Given that this is my 200th BGG review, I figured it was time for a party. And what better way to celebrate than with a comprehensive pictorial review of the brand new title, Wits & Wagers Party? Granted, party games are often quickly dismissed by elite gamers - and it's not hard to see why given some of the inferior products that have appeared in that genre. But in recent years there has been somewhat of a renaissance in the party game category, publisher North Star Games leading the way with their immensely successful and multi-award winning Wits & Wagers (2005).

If you're not already familiar with the concept of Wits & Wagers, it involves asking players trivia questions that require numerical answers. Not only can players earn points by guessing the closest answer without going over, but they can multiply their points by "betting" chips on the answers provided by others. The trivia element quickly fades to the background, as the game soon becomes a no-holds barred suspenseful guessing game, with bigger risks promising bigger rewards. In real life it's even more fun that a written description of the game-play could ever suggest!

The Wits & Wagers formula has already gone through one transformation already, when a family friendly version of the game appeared in 2010, simplifying some of the aspects of scoring and making the game even more accessible than what it already was. Now in mid-2012 it's poised to reach new heights, courtesy of yet another incarnation of the game, Wits & Wagers Party, which is scheduled for release in July/August. I was fortunate enough to be able to try a pre-release copy of the game, as part of a larger celebration for its forthcoming release.
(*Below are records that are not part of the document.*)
**config.mk**
```make
export PLATFORM = sky130hd
export DESIGN_NAME = per_channel_trimmed_mean_filter
export DESIGN_NICKNAME = d
export VERILOG_FILES = /design/src/sv/pctm_pkg.sv /design/src/sv/pctm_ram.sv /design/src/sv/pctm_div.sv /design/src/sv/per_channel_trimmed_mean_filter.sv
export SDC_FILE = /design/constraint.sdc
export NUM_CORES = 2
export LEC_CHECK = 0
export ABC_AREA = 0
export BUFFER_PORTS_ARGS = -buffer_cell sky130_fd_sc_hd__buf_2
export CAP_MARGIN = 20
export CORE_ASPECT_RATIO = 0.6
export CORE_MARGIN = 8
export CORE_UTILIZATION = 39
export CTS_CLUSTER_DIAMETER = 60
export DETAILED_ROUTE_END_ITERATION = 10
export PLACE_DENSITY = 0.57
export SYNTH_ARGS = -nofsm -noshare
export SYNTH_HDL_FRONTEND = slang
export SYNTH_SLANG_ARGS = --single-unit
```
**constraint.sdc**
```tcl
create_clock -name clk_i -period 32.9 [get_ports clk_i]
set_input_delay 6.58 -clock clk_i [delete_from_list [all_inputs] [get_ports clk_i]]
set_output_delay 6.58 -clock clk_i [all_outputs]
set_load 0.03 [all_outputs]
```
**src/sv/pctm_pkg.sv**
```systemverilog
`timescale 1ns / 1ps

package pctm_pkg;

  // fixed field widths
  localparam int DATA_W = 16;
  localparam int MOD_W  = 3;

  typedef logic [DATA_W-1:0] sample_t;
  typedef logic [MOD_W-1:0]  mod_t;

  // cutoff after reset, 50.0 V
  localparam sample_t CUTOFF_RST = 16'd500;

endpackage

```
**src/sv/pctm_ram.sv**
```systemverilog
`timescale 1ns / 1ps

module pctm_ram #(
  parameter int WIDTH = 128,
  parameter int DEPTH = 8
) (
  input  logic                                       clk_i,
  input  logic                                       we_i,
  input  logic [((DEPTH > 1) ? $clog2(DEPTH) : 1)-1:0] waddr_i,
  input  logic [WIDTH-1:0]                           wdata_i,
  input  logic                                       re_i,
  input  logic [((DEPTH > 1) ? $clog2(DEPTH) : 1)-1:0] raddr_i,
  output logic [WIDTH-1:0]                           rdata_o
);

  logic [WIDTH-1:0] mem_q [DEPTH];
  logic [WIDTH-1:0] rdata_q;

  // one write port, one registered read port
  always_ff @(posedge clk_i) begin
    if (we_i) begin
      mem_q[waddr_i] <= wdata_i;
    end
    if (re_i) begin
      rdata_q <= mem_q[raddr_i];
    end
  end

  assign rdata_o = rdata_q;

endmodule

```
**src/sv/pctm_div.sv**
```systemverilog
`timescale 1ns / 1ps

module pctm_div #(
  parameter int SW  = 19,
  parameter int DIV = 6
) (
  input  logic              clk_i,
  input  logic              en_i,
  input  logic [SW-1:0]     sum_i,
  output pctm_pkg::sample_t quot_o
);
  import pctm_pkg::*;

  // reciprocal scaled so the first estimate is low by at most one
  localparam int K  = SW + 5;
  localparam int MW = K + 1;
  localparam int PW = SW + MW;
  localparam logic [MW-1:0] RECIP = MW'((64'd1 << K) / DIV);
  localparam logic [SW-1:0] DIV_W = SW'(DIV);

  logic [SW-1:0] sum_q;
  logic [PW-1:0] prod_q;
  sample_t       q0;
  logic [SW-1:0] rem;

  // multiply by the reciprocal, registered
  always_ff @(posedge clk_i) begin
    if (en_i) begin
      sum_q  <= sum_i;
      prod_q <= PW'(sum_i) * PW'(RECIP);
    end
  end

  // remainder check corrects the estimate by one
  always_comb begin
    q0     = prod_q[K+DATA_W-1:K];
    rem    = sum_q - SW'(q0) * DIV_W;
    quot_o = (rem >= DIV_W) ? q0 + 1'b1 : q0;
  end

endmodule

```
**src/sv/per_channel_trimmed_mean_filter.sv**
```systemverilog
`timescale 1ns / 1ps

// Per-module trimmed-mean filter for voltage/current readings. Each input word
// carries a module index and one voltage and one current sample; voltages under
// the cutoff register read as zero and force the current to zero. Samples are
// shifted into the module's WINDOW-deep windows (zero after reset) and each
// output word gives the window mean with one smallest and one largest sample
// dropped, truncated. Indexes of MODULES or more touch no window and return
// zeros. One word is accepted per cycle, back to back, while the output is not
// stalled. The stages are: window row read from memory, window update plus
// sum/min/max, reciprocal multiply, and the output register. Write the cutoff only while idle.
module per_channel_trimmed_mean_filter #(
  parameter int MODULES = 8,
  parameter int WINDOW  = 8
) (
  input  logic              clk_i,
  input  logic              rst_ni,
  input  logic              cfg_we_i,
  input  pctm_pkg::sample_t cfg_wdata_i,
  input  logic              in_valid_i,
  output logic              in_ready_o,
  input  pctm_pkg::mod_t    module_req_i,
  input  pctm_pkg::sample_t voltage_sample_i,
  input  pctm_pkg::sample_t current_sample_i,
  output logic              out_valid_o,
  input  logic              out_ready_i,
  output pctm_pkg::mod_t    module_out_o,
  output pctm_pkg::sample_t filtered_voltage_o,
  output pctm_pkg::sample_t filtered_current_o
);
  import pctm_pkg::*;

  localparam int AW = (MODULES > 1) ? $clog2(MODULES) : 1;
  localparam int SW = DATA_W + $clog2(WINDOW);
  localparam int RW = WINDOW * DATA_W;

  typedef logic [WINDOW-1:0][DATA_W-1:0] row_t;

  // sum of the window less one minimum and one maximum
  function automatic logic [SW-1:0] trim_sum(row_t r);
    logic [SW-1:0] acc;
    sample_t       lo;
    sample_t       hi;
    acc = '0;
    lo  = '1;
    hi  = '0;
    for (int k = 0; k < WINDOW; k++) begin
      acc = acc + SW'(r[k]);
      if (r[k] < lo) lo = r[k];
      if (r[k] > hi) hi = r[k];
    end
    return acc - SW'(lo) - SW'(hi);
  endfunction

  sample_t cutoff_q;

  logic    s1_vld_q, s2_vld_q, s3_vld_q, out_vld_q;
  logic    s1_rdy, s2_rdy, s3_rdy, out_rdy;
  logic    in_acc;
  mod_t    s1_mod_q, s2_mod_q, s3_mod_q, out_mod_q;
  sample_t s1_volt_q, s1_curr_q;
  logic    s1_rowvld_q;

  logic [2**AW-1:0] row_vld_q;
  logic             fwd_vld_q;
  logic [AW-1:0]    fwd_addr_q;
  row_t             fwd_vrow_q, fwd_crow_q;

  logic [AW-1:0] rd_addr, s1_addr;
  logic [RW-1:0] vrd_data, crd_data;
  logic          s1_in_range, s1_fwd, wr_en;
  sample_t       v_eff, c_eff;
  row_t          vold, cold, vnew, cnew;
  logic [SW-1:0] vsum, csum;
  logic [SW-1:0] s2_vsum_q, s2_csum_q;
  sample_t       vquot, cquot;
  sample_t       out_volt_q, out_curr_q;

  // stage handshake, a stage takes a word when empty or draining
  assign out_rdy    = !out_vld_q || out_ready_i;
  assign s3_rdy     = !s3_vld_q || out_rdy;
  assign s2_rdy     = !s2_vld_q || s3_rdy;
  assign s1_rdy     = !s1_vld_q || s2_rdy;
  assign in_ready_o = s1_rdy;
  assign in_acc     = in_valid_i && s1_rdy;

  // cutoff register
  always_ff @(posedge clk_i or negedge rst_ni) begin
    if (!rst_ni) begin
      cutoff_q <= CUTOFF_RST;
    end else if (cfg_we_i) begin
      cutoff_q <= cfg_wdata_i;
    end
  end

  // window rows live in memory, one row per module
  assign rd_addr = AW'(module_req_i);
  assign s1_addr = AW'(s1_mod_q);

  pctm_ram #(.WIDTH(RW), .DEPTH(MODULES)) u_vram (
    .clk_i   (clk_i),
    .we_i    (wr_en),
    .waddr_i (s1_addr),
    .wdata_i (vnew),
    .re_i    (in_acc),
    .raddr_i (rd_addr),
    .rdata_o (vrd_data)
  );

  pctm_ram #(.WIDTH(RW), .DEPTH(MODULES)) u_cram (
    .clk_i   (clk_i),
    .we_i    (wr_en),
    .waddr_i (s1_addr),
    .wdata_i (cnew),
    .re_i    (in_acc),
    .raddr_i (rd_addr),
    .rdata_o (crd_data)
  );

  // control of stage 1 and row valid bits
  always_ff @(posedge clk_i or negedge rst_ni) begin
    if (!rst_ni) begin
      s1_vld_q  <= 1'b0;
      row_vld_q <= '0;
      fwd_vld_q <= 1'b0;
    end else begin
      if (s1_rdy) begin
        s1_vld_q <= in_valid_i;
      end
      if (wr_en) begin
        row_vld_q[s1_addr] <= 1'b1;
        fwd_vld_q          <= 1'b1;
      end
    end
  end

  // stage 1 payload, plus a copy of the last row written
  always_ff @(posedge clk_i) begin
    if (in_acc) begin
      s1_mod_q    <= module_req_i;
      s1_volt_q   <= voltage_sample_i;
      s1_curr_q   <= current_sample_i;
      s1_rowvld_q <= row_vld_q[rd_addr];
    end
    if (wr_en) begin
      fwd_addr_q <= s1_addr;
      fwd_vrow_q <= vnew;
      fwd_crow_q <= cnew;
    end
  end

  // apply cutoff, pick the freshest row, shift in the new samples
  always_comb begin
    s1_in_range = (32'(s1_mod_q) < MODULES);
    v_eff       = (s1_volt_q < cutoff_q) ? '0 : s1_volt_q;
    c_eff       = (v_eff == '0) ? '0 : s1_curr_q;
    s1_fwd      = fwd_vld_q && (fwd_addr_q == s1_addr);
    if (s1_fwd) begin
      vold = fwd_vrow_q;
      cold = fwd_crow_q;
    end else if (s1_rowvld_q) begin
      vold = vrd_data;
      cold = crd_data;
    end else begin
      vold = '0;
      cold = '0;
    end
    for (int k = 0; k < WINDOW - 1; k++) begin
      vnew[k] = vold[k+1];
      cnew[k] = cold[k+1];
    end
    vnew[WINDOW-1] = v_eff;
    cnew[WINDOW-1] = c_eff;
    wr_en = s1_vld_q && s2_rdy && s1_in_range;
    vsum  = s1_in_range ? trim_sum(vnew) : '0;
    csum  = s1_in_range ? trim_sum(cnew) : '0;
  end

  // stages 2, 3 and output control
  always_ff @(posedge clk_i or negedge rst_ni) begin
    if (!rst_ni) begin
      s2_vld_q  <= 1'b0;
      s3_vld_q  <= 1'b0;
      out_vld_q <= 1'b0;
    end else begin
      if (s2_rdy) begin
        s2_vld_q <= s1_vld_q;
      end
      if (s3_rdy) begin
        s3_vld_q <= s2_vld_q;
      end
      if (out_rdy) begin
        out_vld_q <= s3_vld_q;
      end
    end
  end

  // trimmed sums and module index down the pipe
  always_ff @(posedge clk_i) begin
    if (s2_rdy) begin
      s2_mod_q  <= s1_mod_q;
      s2_vsum_q <= vsum;
      s2_csum_q <= csum;
    end
    if (s3_rdy) begin
      s3_mod_q <= s2_mod_q;
    end
    if (out_rdy) begin
      out_mod_q  <= s3_mod_q;
      out_volt_q <= vquot;
      out_curr_q <= cquot;
    end
  end

  // divide by the number of samples kept
  pctm_div #(.SW(SW), .DIV(WINDOW - 2)) u_vdiv (
    .clk_i  (clk_i),
    .en_i   (s3_rdy),
    .sum_i  (s2_vsum_q),
    .quot_o (vquot)
  );

  pctm_div #(.SW(SW), .DIV(WINDOW - 2)) u_cdiv (
    .clk_i  (clk_i),
    .en_i   (s3_rdy),
    .sum_i  (s2_csum_q),
    .quot_o (cquot)
  );

  assign out_valid_o        = out_vld_q;
  assign module_out_o       = out_mod_q;
  assign filtered_voltage_o = out_volt_q;
  assign filtered_current_o = out_curr_q;

endmodule

```
Word-level counts from Yosys, hierarchy flattened

Memory sizes are Yosys's and may differ from the RTL's. A register that Yosys moved wholly into a read port is not among the register bits.
Index checks and enable logic that the tools add are counted.

$add $sub $neg: 22
$mul: 4
$lt $le $gt $ge: 38
Equality and inequality tests: 1
Muxes and demuxes: 46
Bitwise logic cells: 1
Reductions and logical operators: 13

Operators with widths:

| cell                   | count |
|---|---|
| $mux 16                | 36 |
| $mux 128               | 4 |
| $lt 16x16->1           | 15 |
| $gt 16x16->1           | 14 |
| $add 19x16->19         | 8 |
| $mul 19x21->39 const B | 2 |
| $sub 19x16->19         | 4 |
| $add 18x16->19         | 2 |
| $ge 19x3->1 const B    | 2 |
| $sub 19x19->19         | 2 |
| $add 17x16->18         | 2 |
| $mul 16x2->18 const B  | 2 |
| $add 16x16->17         | 2 |
| $add 16x1->16 const B  | 2 |
| $gt 16x1->1 const B    | 2 |
| $lt 16x16->1 const B   | 2 |
| $logic_not 16->1       | 1 |
| $lt 3x4->1 const B     | 2 |
| $or 8x8->8             | 1 |
| $logic_and 1x1->1      | 4 |
| $logic_not 1->1        | 4 |
| $logic_or 1x1->1       | 4 |
| $mux 1                 | 4 |
| $bmux 1 s3             | 1 |
| 3 further kinds        | 3 |

Bits in registers: 519
RAM bits: 2,048
Input bits: 56
Output and inout port bits: 37
Word-level logic and storage cells: 166
Memories: 2

Memory list:

| memory       | words | bits a word | read ports | clocked after memory_dff | write ports | RTL line       | text |
|---|---|---|---|---|---|---|---|
| u_cram.mem_q | 8     | 128         | 1          | 1                        | 1           | pctm_ram.sv:16 | `logic [WIDTH-1:0] mem_q [DEPTH];` |
| u_vram.mem_q | 8     | 128         | 1          | 1                        | 1           | pctm_ram.sv:16 |  |

Longest topological paths before layout

Depth after elaboration: 21
Depth in mapped cells: 138
Gate-level depth less buffers: 117

Modules after synthesis

From an unflattened synthesis, not the netlist that was laid out.

Cells, all modules: 9,014
Area, all modules: 139,839.1 um^2

Modules (own cells, without submodules):

| module                          | times used | cells each | area each (um^2) | seq. area each (um^2) |
|---|---|---|---|---|
| pctm_ram                        | 2          | 1,620      | 42,836.1         | 34,593.2 |
| per_channel_trimmed_mean_filter | 1          | 4,217      | 39,369.0         | 11,003.1 |
| pctm_div (u_vdiv)               | 1          | 778        | 7,405.9          | 1,021.0 |
| pctm_div (u_cdiv)               | 1          | 779        | 7,392.1          | 1,021.0 |

Worst setup path before layout

No wires, ideal clock.

Path type: input-to-reg
Start: in out_ready_i
End: reg row_vld_q[1]
Setup time: 163 ps
Arrival: 29,431 ps
Required time: 32,737 ps
Slack: 3,306 ps
Stages: 7
Path buffers: 0
Path through: nor2b_1 nand3_1 nand2_1 inv_1 nand2_1 nor3_1 or2_2

Longest elaborated chain between the ends: 4

RTL lines:

| what                          | RTL line                               | text |
|---|---|---|
| start, declared               | per_channel_trimmed_mean_filter.sv:26  | `input logic out_ready_i,` |
| $logic_or 1x1->1              | per_channel_trimmed_mean_filter.sv:80  | `assign out_rdy = !out_vld_q \|\| out_ready_i;` |
| $logic_or 1x1->1              | per_channel_trimmed_mean_filter.sv:81  | `assign s3_rdy = !s3_vld_q \|\| out_rdy;` |
| $logic_or 1x1->1              | per_channel_trimmed_mean_filter.sv:82  | `assign s2_rdy = !s2_vld_q \|\| s3_rdy;` |
| via s2_rdy                    | per_channel_trimmed_mean_filter.sv:58  | `logic s1_rdy, s2_rdy, s3_rdy, out_rdy;` |
| $logic_and 1x1->1             | per_channel_trimmed_mean_filter.sv:174 | `wr_en = s1_vld_q && s2_rdy && s1_in_range;` |
| via u_cram.we_i               | pctm_ram.sv:8                          | `input logic we_i,` |
| end signal, assigned          | per_channel_trimmed_mean_filter.sv:124 | `row_vld_q <= '0;` |
| end signal, assigned by index | per_channel_trimmed_mean_filter.sv:131 | `row_vld_q[s1_addr] <= 1'b1;` |
| end, declared                 | per_channel_trimmed_mean_filter.sv:64  | `logic [2**AW-1:0] row_vld_q;` |

The timed path passes the listed nets, and every way through them passes these cells.
A chain may end at the register's enable or synchronous reset.

==> impl_metrics.ini <==
[global_routing]
grt_start_max_net_pins = 141
first_global_vias = 72500
antenna_found_initial = 15
track_usage = 0.198
grt-ovfl-total = 0
grt_first_pass_wirelength_mm = 506

[synthesis]
yosys_most_used_dff = edfxtp_1
synth_seq_area_share = 0.584
synthMuxAreaShare = 0.120
synthArstFlopShare = 0.0118
ys_ff_latch = 2455
syn_inst = 8293
synth_compound_area_frac = 0.0582
ys_warn_count = 0
syn-num-nets = 9532
synthAdderAreaFrac = 0.142
yosysUniqueCellTypes = 107
synthXorXnorAreaFrac = 0.0101
synth_edf_count = 2426
syn_area_mm2 = 0.126
synth_top_family_by_area = adder cells
synth_area_per_cell_um2 = 15.2
synthSimpleGateAreaFrac = 0.0515

[die]
initial_core_util = 0.393
die_h_um = 456
die_area_mm2 = 0.342
row_count = 161
coreArea_mm2 = 0.321
chipWidth_um = 750
ios = 93

[timing]
whs_ps = 427
min_period_ps = 28700
max_freq_mhz = 34.8
finalHoldViolCount = 0
fin_crit_sh = 0.872
setup_viol = 0
fin_tns_setup_ps = 0
drv_slew = 0
rsz0062_at_grt = no
slew_headroom = 0.227
max_slew.worst_pin.slew_ps = 1150
clock_skew_ps = 97.6

[layout]
final_cells = 13000
register_area_mm2 = 0.0736
drive_gt1_frac = 0.175
fill_cells = 28500
area_delta_synth_final_pct = 10.8
fin_nets = 9742
multi_input_area_mm2 = 0.0483

[clock_network]
cts_setup_buffers = 0
holdBufCountCts = 0
clk_pin_slew_ps = 70
clock_path_buffers = 4
clock-root-buffer = clkbuf_16
cts_tree = done
cts_htree_levels = 4
cts_made_buffers = 237
clock_latency_ps = 940
cts.sinks = 2455
cts.repair.resized = 0

[setup_path]
crit_top_cell = a21oi_1
cp_slowest_cell = and4_4
crit_type = flop to flop
cp_max_fo = 116
critPathRequiredTime_ps = 33450
end_kind = flop
worstRegToRegCells = 101
critPathMaxStageDelay_ps = 830
start_kind = flop
worstPathArrival_ps = 29260

[placement]
port_buffers = 92
dpl.hpwl_mm = 232
dp_cells = 12600
place.gp.congestion = 0.945

[routing]
wirelength_mm = 346
first_pass_iters = 6
post_drt_wl_per_cell_um = 26.6
drcViolationCount = 0
drt-initial-drc-count = 7561
postRouteAntennaNets = 0
vias = 72200
drt-vias-per-instance = 5.55

[hold_path]
hold_class = flop to flop
holdPathStages = 0

[run]
cap_violations = 0

[outcome]
outcome = finished, final reports clean
[flip-flops by register name (all words and copies together) (netlist names), 18 cells and up]
signal / count
fwd_vrow_q: 112
u_vdiv.sum_q: 18
u_cram.rdata_o: 112
u_cram.mem_q: 896
u_vram.mem_q: 896
u_cdiv.sum_q: 18
fwd_crow_q: 112
s2_csum_q: 19
u_vram.rdata_o: 112
s2_vsum_q: 19
[worst max-delay path: cells and delay by family, from the launching register on]
| kind | cells | cell delay (ps) |
|---|---|---|
| adders and majority gates | 13 | 4830 |
| muxes | 4 | 1410 |
| buffers and inverters | 13 | 2610 |
| AOI/OAI and AO/OA | 35 | 9360 |
| xor gates and xnor gates | 2 | 720 |
| and+or+nand+nor | 34 | 8540 |
| DFF | 1 | 530 |
[layout make-up]
cell class | count | area share
diodes | 8 | 0.000143
clock buffers | 269 | 0.0435
clock inverters | 148 | 0.00943
inverters | 842 | 0.0227
multi-input cells | 4720 | 0.346
flip-flops and latches | 2455 | 0.527
well taps | 4319 | 0.0387
repair buffers | 247 | 0.0131
[through the flow]
stage | util | area [µm²] | setup slack, ps
floorplan | - | 126000 | 3310
global placement | 0.412 | 132000 | 5200
detailed placement | 0.412 | 132000 | 5190
CTS | 0.435 | 140000 | 5060
global route | 0.435 | 140000 | 2700
finish | 0.435 | 140000 | 4200
[cells in the final DEF, fill, tap and decap left out, types with 54 or more instances in the layout]
cell	count
inv_1	839
fa_1	418
o21ai_0	281
ha_1	765
o21a_1	103
mux2i_1	64
nor2b_1	61
buf_4	135
mux2_2	365
mux4_2	450
nand2_1	499
xnor2_1	106
and3_1	120
nand4_1	82
edfxtp_1	2426
nor2_1	231
buf_2	89
clkbuf_16	238
a21oi_1	371
clkinv_1	54
nand3_1	119
nand2b_1	55
a21o_1	144
[worst paths after layout]
kind,from,to,slack (ps)
setup / recovery,s1_addr[1],s2_csum_q[17],4200
hold / removal,s3_mod_q[2],module_out_o[2],430
setup reg to reg,s1_addr[1],s2_csum_q[17],4200
hold reg to reg,s3_mod_q[2],module_out_o[2],430
max in group asynchronous,rst_ni,out_valid_o,26650
min in group asynchronous,rst_ni,cutoff_q[0],5740
[Yosys cell counts, drive strengths merged (8+ instances only)]
| library cell | number | area (µm²) |
|---|---|---|
| a2111oi | 10 | 101 |
| nand3b | 9 | 67.6 |
| a211oi | 14 | 125 |
| and4 | 16 | 145 |
| o21bai | 39 | 293 |
| nand2 | 506 | 1920 |
| a21boi | 24 | 180 |
| dfrtp | 23 | 576 |
| fa | 418 | 8370 |
| inv | 841 | 3160 |
| nand4 | 83 | 526 |
| xor2 | 36 | 315 |
| o21a | 104 | 782 |
| a31oi | 12 | 81.3 |
| a21oi | 379 | 1920 |
| a21o | 144 | 1080 |
| clkbuf | 158 | 593 |
| a221oi | 24 | 323 |
| mux2i | 65 | 663 |
| nor4 | 19 | 119 |
| a211o | 8 | 70.1 |
| ha | 765 | 9570 |
| nand2b | 55 | 344 |
| and3 | 120 | 751 |
| mux4 | 450 | 10100 |
| o221ai | 9 | 85.1 |
| or3 | 12 | 75.1 |
| nor2 | 239 | 900 |
| or2 | 21 | 131 |
| nor2b | 61 | 382 |
| nor3 | 53 | 265 |
| buf | 118 | 526 |
| xnor2 | 108 | 961 |
| o21ai | 295 | 1500 |
| o211ai | 17 | 138 |
| nor4b | 8 | 76.3 |
| nand3 | 120 | 601 |
| mux2 | 382 | 4320 |
| edfxtp | 2426 | 72800 |
| and2 | 13 | 83.8 |
[cell families after synthesis]
kind of cell,after synthesis
DFF,2455
and+or+nand+nor,1348
adders and majority gates,1184
AOI/OAI and AO/OA,1147
buffers and inverters,1118
muxes,897
xor gates and xnor gates,144
[layer usage]
metal  part of all wire  GRT usage
met5            0.00043          0
met4              0.015     0.0301
met3              0.090     0.0475
met2               0.39      0.260
met1               0.51      0.329
Power is left out: the tool's default activity adds up to more than one toggle a clock period on the data nets, which glitch-free logic cannot reach.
The online launch party included a live game-show of Wits & Wagers Party on Google+ featuring Tom Vasel, Scott Nicholson and other celebrity game reviewers and bloggers as contestants, and was run by Ryan Metzler on June 28th (head to this link to check out the video).

Herewith follows my introduction to this latest member of the Wits & Wagers family. Let's celebrate!

COMPONENTS

Box

The game box is the same size as the other members of the North Star Games family, and features the same style of artwork, although the `party' theme is already hinted at by the appearance of Elvis on the cover!


Box cover

The back of the box touts the game as being suitable for big parties, and introduces the basic concept of the game.


Box back

Component list

But first, what do we get inside the box?

● 125 question cards
● 12 betting tokens
● 50 poker chips
● 6 player boards & 1 permanent answer board
● 6 dry erase pens
● instructions


Everything you get

Question cards

There are 125 question cards, each featuring two questions, which makes for a total of 250 questions. The style of these cards is somewhat similar to what we saw in the Family edition of the game, i.e. two questions per card. The questions themselves are taken from the now out-of-print Expansion pack 1 for the original Wits & Wagers game. According to the publisher, these questions are the best ones from that expansion, and were chosen "because they are lighter and more fun than the questions from the original Wits & Wagers, making this the best edition to play with your non-gamer friends and family." Like the original game, they feature a range of categories including unusual statistics, world records, and fascinating trivia. Be aware that many of the questions are US-centric, and that answers featuring measurement use imperial units, so some questions may prove unsuitable for people living outside North America.


Sample questions

Player boards

There are six dry erase boards in different colours, one for each player. The artwork is colourful and features a somewhat different style than we have seen before from North Star, but it's appealing and the folks I've introduced this to enjoyed picking out their chosen character. They're also party themed, so we have the Slots Granny, the Vegas Show Girl, the Hip Hop Artist, the Vegas Bride, the Low-Roller Lounge Lizard, and the Texan High Roller. There's an additional permanent answer board with the value 1, featuring Elvis himself! Or is it just an Impersonator? At rate, this particular board has a reverse side which can be used for a variant in which it pays double.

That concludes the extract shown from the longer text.